**src/common/fetch_pkg.sv**
```systemverilog
`default_nettype none

package fetch_pkg;

  localparam int XLEN     = 64;
  localparam int INST_LEN = 32;
  localparam int TRAP_LEN = 16;

  // trap bus bit positions, as the mcause codes
  localparam int TRAP_INST_ADDR_MISALIGNED = 0;
  localparam int TRAP_INST_ACCESS_FAULT    = 1;
  localparam int TRAP_INST_PAGE_FAULT      = 12;  // never raised, no mmu here

  // addi x0, x0, 0
  localparam logic [INST_LEN-1:0] INST_NOP = 32'h0000_0013;

  // major opcodes seen by the static predictor
  localparam logic [6:0] OPC_JAL    = 7'b110_1111;
  localparam logic [6:0] OPC_BRANCH = 7'b110_0011;

  // fault code carried through the queue
  typedef enum logic [1:0] {
    FAULT_NONE       = 2'd0,
    FAULT_MISALIGNED = 2'd1,
    FAULT_ACCESS     = 2'd2
  } fault_e;

  // one queue entry, 98 bits
  typedef struct packed {
    logic [XLEN-1:0]     pc;
    logic [INST_LEN-1:0] inst;
    fault_e              fault;
  } fetch_entry_t;

endpackage

`default_nettype wire

```
**src/fetch/fetch_unit.sv**
```systemverilog
`timescale 1ns/1ps
`default_nettype none

module fetch_unit #(
  parameter logic [fetch_pkg::XLEN-1:0] RESET_PC = 64'h8000_0000
) (
  input  logic                          clk,
  input  logic                          reset_i,
  input  logic                          redirect_valid_i,
  input  logic [fetch_pkg::XLEN-1:0]    redirect_pc_i,
  input  logic [fetch_pkg::INST_LEN-1:0] wb_dat_i,
  input  logic                          wb_ack_i,
  input  logic                          wb_err_i,
  input  logic                          q_full_i,
  output logic                          wb_cyc_o,
  output logic                          wb_stb_o,
  output logic                          wb_we_o,
  output logic [fetch_pkg::XLEN-1:0]    wb_adr_o,
  output logic                          q_push_o,
  output fetch_pkg::fetch_entry_t       q_entry_o
);

  typedef enum logic [1:0] {
    ST_IDLE = 2'd0,
    ST_BUS  = 2'd1,
    ST_HALT = 2'd2
  } state_e;

  state_e                     state_q;
  logic [fetch_pkg::XLEN-1:0] pc_q;
  logic [fetch_pkg::XLEN-1:0] adr_q;
  logic                       discard_q;  // cycle outlived a redirect

  logic                       misaligned;
  logic                       bus_done;
  logic                       start_bus;
  logic                       push_fault;
  logic                       push_bus;
  logic [6:0]                 opcode;
  logic [fetch_pkg::XLEN-1:0] imm_j;
  logic [fetch_pkg::XLEN-1:0] imm_b;
  logic [fetch_pkg::XLEN-1:0] next_pc;

  assign misaligned = (pc_q[1:0] != 2'b00);
  assign bus_done   = (state_q == ST_BUS) && (wb_ack_i || wb_err_i);

  // a redirect in the same cycle always wins over a new fetch
  assign start_bus  = (state_q == ST_IDLE) && !redirect_valid_i && !q_full_i && !misaligned;
  assign push_fault = (state_q == ST_IDLE) && !redirect_valid_i && !q_full_i && misaligned;
  assign push_bus   = bus_done && !discard_q && !redirect_valid_i;

  assign q_push_o = push_fault || push_bus;

  // read-only classic master, cyc and stb move together
  assign wb_cyc_o = (state_q == ST_BUS);
  assign wb_stb_o = (state_q == ST_BUS);
  assign wb_we_o  = 1'b0;
  assign wb_adr_o = adr_q;

  // static predecode of the returned word
  assign opcode = wb_dat_i[6:0];
  assign imm_j  = {{44{wb_dat_i[31]}}, wb_dat_i[19:12], wb_dat_i[20], wb_dat_i[30:21], 1'b0};
  assign imm_b  = {{52{wb_dat_i[31]}}, wb_dat_i[7], wb_dat_i[30:25], wb_dat_i[11:8], 1'b0};

  always_comb begin
    if (opcode == fetch_pkg::OPC_JAL) begin
      next_pc = pc_q + imm_j;  // always taken
    end else if (opcode == fetch_pkg::OPC_BRANCH && wb_dat_i[31]) begin
      next_pc = pc_q + imm_b;  // backward, assume a loop
    end else begin
      next_pc = pc_q + 64'd4;
    end
  end

  always_comb begin
    q_entry_o.pc = pc_q;
    if (push_fault) begin
      q_entry_o.inst  = fetch_pkg::INST_NOP;
      q_entry_o.fault = fetch_pkg::FAULT_MISALIGNED;
    end else if (wb_err_i) begin
      q_entry_o.inst  = fetch_pkg::INST_NOP;
      q_entry_o.fault = fetch_pkg::FAULT_ACCESS;
    end else begin
      q_entry_o.inst  = wb_dat_i;
      q_entry_o.fault = fetch_pkg::FAULT_NONE;
    end
  end

  always_ff @(posedge clk) begin
    if (reset_i) begin
      pc_q <= RESET_PC;
    end else if (redirect_valid_i) begin
      pc_q <= redirect_pc_i;
    end else if (push_bus && !wb_err_i) begin
      pc_q <= next_pc;
    end
  end

  // address held for the whole cycle, even across a redirect
  always_ff @(posedge clk) begin
    if (start_bus) begin
      adr_q <= {pc_q[fetch_pkg::XLEN-1:2], 2'b00};
    end
  end

  always_ff @(posedge clk) begin
    if (reset_i) begin
      state_q   <= ST_IDLE;
      discard_q <= 1'b0;
    end else begin
      case (state_q)
        ST_IDLE: begin
          if (start_bus) begin
            state_q <= ST_BUS;
          end else if (push_fault) begin
            state_q <= ST_HALT;  // wait for a redirect
          end
        end
        ST_BUS: begin
          if (bus_done) begin
            discard_q <= 1'b0;
            if (push_bus && wb_err_i) begin
              state_q <= ST_HALT;
            end else begin
              state_q <= ST_IDLE;
            end
          end else if (redirect_valid_i) begin
            discard_q <= 1'b1;  // drop the word when it shows up
          end
        end
        ST_HALT: begin
          if (redirect_valid_i) begin
            state_q <= ST_IDLE;
          end
        end
        default: state_q <= ST_IDLE;
      endcase
    end
  end

endmodule

`default_nettype wire

```
**src/verilog/inst_queue.sv**
```systemverilog
`timescale 1ns/1ps
`default_nettype none

module inst_queue #(
  parameter int  DEPTH   = 4,
  parameter type entry_t = logic [31:0]
) (
  input  logic   clk,
  input  logic   reset_i,
  input  logic   flush_i,
  input  logic   push_i,
  input  entry_t push_data_i,
  input  logic   pop_i,
  output entry_t pop_data_o,
  output logic   full_o,
  output logic   empty_o
);

  localparam int PTR_W = (DEPTH > 1) ? $clog2(DEPTH) : 1;
  localparam int CNT_W = $clog2(DEPTH + 1);

  entry_t           mem_q [DEPTH];
  logic [PTR_W-1:0] wr_ptr_q;
  logic [PTR_W-1:0] rd_ptr_q;
  logic [CNT_W-1:0] count_q;
  logic             do_push;
  logic             do_pop;

  function automatic logic [PTR_W-1:0] ptr_inc(input logic [PTR_W-1:0] ptr);
    if (ptr == PTR_W'(DEPTH - 1)) begin
      return '0;
    end
    return ptr + 1'b1;
  endfunction

  assign full_o  = (count_q == CNT_W'(DEPTH));
  assign empty_o = (count_q == '0);

  assign do_push = push_i && !full_o;
  assign do_pop  = pop_i && !empty_o;

  assign pop_data_o = mem_q[rd_ptr_q];  // head is always visible

  always_ff @(posedge clk) begin
    if (do_push) begin
      mem_q[wr_ptr_q] <= push_data_i;
    end
  end

  always_ff @(posedge clk) begin
    if (reset_i || flush_i) begin
      wr_ptr_q <= '0;
      rd_ptr_q <= '0;
      count_q  <= '0;
    end else begin
      if (do_push) wr_ptr_q <= ptr_inc(wr_ptr_q);
      if (do_pop)  rd_ptr_q <= ptr_inc(rd_ptr_q);
      case ({do_push, do_pop})
        2'b10:   count_q <= count_q + 1'b1;
        2'b01:   count_q <= count_q - 1'b1;
        default: count_q <= count_q;  // both or neither
      endcase
    end
  end

endmodule

`default_nettype wire

```
**src/verilog/id_issue.sv**
```systemverilog
`timescale 1ns/1ps
`default_nettype none

module id_issue (
  input  logic                           clk,
  input  logic                           reset_i,
  input  logic                           flush_i,
  input  logic                           q_empty_i,
  input  fetch_pkg::fetch_entry_t        q_data_i,
  input  logic                           id_ready_i,
  output logic                           q_pop_o,
  output logic                           id_valid_o,
  output logic [fetch_pkg::XLEN-1:0]     id_pc_o,
  output logic [fetch_pkg::INST_LEN-1:0] id_inst_o,
  output logic [fetch_pkg::TRAP_LEN-1:0] id_trap_o
);

  logic                    valid_q;
  fetch_pkg::fetch_entry_t entry_q;

  // refill when empty or when decode drains us this cycle
  assign q_pop_o = !q_empty_i && (!valid_q || id_ready_i);

  always_ff @(posedge clk) begin
    if (reset_i || flush_i) begin
      valid_q <= 1'b0;
    end else if (q_pop_o) begin
      valid_q <= 1'b1;
    end else if (id_ready_i) begin
      valid_q <= 1'b0;
    end
  end

  always_ff @(posedge clk) begin
    if (q_pop_o) begin
      entry_q <= q_data_i;
    end
  end

  assign id_valid_o = valid_q;
  assign id_pc_o    = entry_q.pc;
  assign id_inst_o  = (entry_q.fault == fetch_pkg::FAULT_NONE) ? entry_q.inst
                                                               : fetch_pkg::INST_NOP;

  // fault code to one-hot trap bits
  always_comb begin
    id_trap_o = '0;
    id_trap_o[fetch_pkg::TRAP_INST_ADDR_MISALIGNED] =
        (entry_q.fault == fetch_pkg::FAULT_MISALIGNED);
    id_trap_o[fetch_pkg::TRAP_INST_ACCESS_FAULT] =
        (entry_q.fault == fetch_pkg::FAULT_ACCESS);
    id_trap_o[fetch_pkg::TRAP_INST_PAGE_FAULT] = 1'b0;  // no translation
  end

endmodule

`default_nettype wire

```
**src/verilog/fetch_top.sv**
```systemverilog
`timescale 1ns/1ps
`default_nettype none

module fetch_top #(
  parameter logic [fetch_pkg::XLEN-1:0] RESET_PC    = 64'h8000_0000,
  parameter int                         QUEUE_DEPTH = 4
) (
  input  logic                           clk,
  input  logic                           reset_i,
  input  logic                           redirect_valid_i,
  input  logic [fetch_pkg::XLEN-1:0]     redirect_pc_i,
  output logic                           wb_cyc_o,
  output logic                           wb_stb_o,
  output logic                           wb_we_o,
  output logic [fetch_pkg::XLEN-1:0]     wb_adr_o,
  input  logic [fetch_pkg::INST_LEN-1:0] wb_dat_i,
  input  logic                           wb_ack_i,
  input  logic                           wb_err_i,
  output logic                           id_valid_o,
  output logic [fetch_pkg::XLEN-1:0]     id_pc_o,
  output logic [fetch_pkg::INST_LEN-1:0] id_inst_o,
  output logic [fetch_pkg::TRAP_LEN-1:0] id_trap_o,
  input  logic                           id_ready_i
);

  logic                    q_push;
  fetch_pkg::fetch_entry_t q_push_entry;
  logic                    q_full;
  logic                    q_empty;
  logic                    q_pop;
  fetch_pkg::fetch_entry_t q_head;

  fetch_unit #(
    .RESET_PC (RESET_PC)
  ) fetch_unit_i (
    .clk              (clk),
    .reset_i          (reset_i),
    .redirect_valid_i (redirect_valid_i),
    .redirect_pc_i    (redirect_pc_i),
    .wb_dat_i         (wb_dat_i),
    .wb_ack_i         (wb_ack_i),
    .wb_err_i         (wb_err_i),
    .q_full_i         (q_full),
    .wb_cyc_o         (wb_cyc_o),
    .wb_stb_o         (wb_stb_o),
    .wb_we_o          (wb_we_o),
    .wb_adr_o         (wb_adr_o),
    .q_push_o         (q_push),
    .q_entry_o        (q_push_entry)
  );

  inst_queue #(
    .DEPTH   (QUEUE_DEPTH),
    .entry_t (fetch_pkg::fetch_entry_t)
  ) inst_queue_i (
    .clk         (clk),
    .reset_i     (reset_i),
    .flush_i     (redirect_valid_i),
    .push_i      (q_push),
    .push_data_i (q_push_entry),
    .pop_i       (q_pop),
    .pop_data_o  (q_head),
    .full_o      (q_full),
    .empty_o     (q_empty)
  );

  id_issue id_issue_i (
    .clk        (clk),
    .reset_i    (reset_i),
    .flush_i    (redirect_valid_i),
    .q_empty_i  (q_empty),
    .q_data_i   (q_head),
    .id_ready_i (id_ready_i),
    .q_pop_o    (q_pop),
    .id_valid_o (id_valid_o),
    .id_pc_o    (id_pc_o),
    .id_inst_o  (id_inst_o),
    .id_trap_o  (id_trap_o)
  );

endmodule

`default_nettype wire

```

☆ ☆ ☆ ☆ ☆

* Problem requirements
All lines in the records that contain "parameter" are to be copied and returned.

* Exercise output
  parameter logic [fetch_pkg::XLEN-1:0] RESET_PC = 64'h8000_0000
  parameter int  DEPTH   = 4,
  parameter type entry_t = logic [31:0]
  parameter logic [fetch_pkg::XLEN-1:0] RESET_PC    = 64'h8000_0000,
  parameter int                         QUEUE_DEPTH = 4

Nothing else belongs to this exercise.